Growing up on a family farm wasn’t glamorous, but it did teach me a lot of valuable lessons.
You get what you give.
Farmers who invested in tilling their lands, weeding their fields and doing preventative equipment maintenance had better farms. I put this principle to work in my business by continually investing in new computers and other technology. To avoid waste, we find ways to repurpose the older stuff or donate it to kids or others who can benefit from it.
You can’t always control the results, but you can control the activity.
When growing crops you control planting, weeding and harvesting. You obviously cannot control rain, sun and temperature. The only way farmers keep from going crazy is to focus on things they can control. This lesson is particularly useful for salespeople, who should focus on their attitude, the hours they work and the contacts they make.
Help others and they’ll help you.
When another farmer needed to borrow a tool or needed an extra hand, my dad was there. After he died in a farming accident, nearly a dozen farmers from throughout the county showed up to help bring in Dad’s crop. “It is literally true that you can succeed best and quickest by helping others to succeed,” notes the well-known business motivation author, Napoleon Hill.

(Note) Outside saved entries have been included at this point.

==> job 589 <==
## cpu
module cpu#(
  parameter CLOCK_HZ = 27_000_000
) (
  input  rst,
  input  clk,
  input  irq,
  output dmem_ren,  
  output dmem_wen,  
  output dmem_byt,  
  output [14-1:0] dmem_addr,
  input  [15:0] dmem_rdata,  
  output [15:0] dmem_wdata,  
  output pmem_wenh, pmem_wenl,
  output [14-1:0] pmem_addr,
  input  [17:0] pmem_rdata,  
  output [17:0] pmem_wdata   
);
clock: 11.5 ns
lec_check: 0
cap_margin: 20
cell_pad_in_sites_detail_placement: 1
core_margin: 2
core_utilization: 49
gpl_timing_driven: 0
slew_margin: 20
run.sh (not shown) runs the stock make flow with config.mk's settings and CLKGATE_MAP_FILE=.
==> job 7568: changes against job 589 <==
- CELL_PAD_IN_SITES_DETAIL_PLACEMENT: 1 -> 2
- GPL_ROUTABILITY_DRIVEN: default -> 0
- HOLD_SLACK_MARGIN: default -> 0.09
- MIN_ROUTING_LAYER: default -> met2
- PLACE_DENSITY: default -> 0.46
- SETUP_SLACK_MARGIN: default -> 3.14
==> results.rst <==
Metrics
=======

.. list-table::
   :header-rows: 1

   * - Metric
     - Value
   * - Stop err
     - [ERROR DPL-0033] detailed placement checks failed during check placement.
   * - Last stage reached
     - 3_5_place_dp
   * - Cells taking the most area after synthesis
     - sky130_fd_sc_hd__dfrtp_1, sky130_fd_sc_hd__nand2_1, sky130_fd_sc_hd__mux2i_1, sky130_fd_sc_hd__o21ai_0, sky130_fd_sc_hd__nor2_1
   * - Number of synthesized flops with an enable pin
     - 0
   * - Average cell area after synthesis
     - around 8.5 µm²
   * - Result of the run
     - did not finish
Source of the figures above: job 7568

Years ago, a customer was let go from his job. He asked me for help in his search for a new position. I did. Several years later, we were bidding on work with his new company…and he was the key decision maker.
It may be a #$*!!y job, but somebody’s got to do it.
If you want to know the definition of a tough assignment, try getting slapped in the face with a urine-soaked tail as you’re milking a cow! In business, some of the crappiest jobs are also the most important ones, like having a “let’s get real chat” with an employee who’s not hitting performance goals.
As a kid, I wasn’t a big fan of our Sunday drives around the county after working the week in the fields and barn. But it was an important part of the routine for Dad to go “check the crops.” My version today is just walking around, observing and talking with my folks. By simply paying attention, I can get a pretty good read on how things are going.
Know your numbers and act accordingly.
Dad had his herd tested every month and adjusted the diet of each animal based on its milk production. Higher producers got more food. Lower producers turned into hamburger. It’s similar in business. Top performers should be given all the tools and training they need to be even more successful. Of course, you’d go to jail for killing and eating your bottom performers. Luckily, you can just show them the door!
I remember asking my mom, “Dad’s at school?” as a confused kid. Dad took a lot of agriculture classes from local organizations learning how to be better at farming. He never stopped learning and taught me the importance of this value. It’s not a coincidence that “commencement” — the name of high school or college graduation services — means, “to begin.” Today every person in our organization has an annual learning goal and it’s an important evaluation metric for us as well.
This isn’t as much a business principal, but a life lesson. No matter how tough the farm season, Dad modeled appreciation for what we had. In one of my favorite books, What Happy People Know, the authors write that we can’t have “thoughts of fear and appreciation at the same time.” Try it!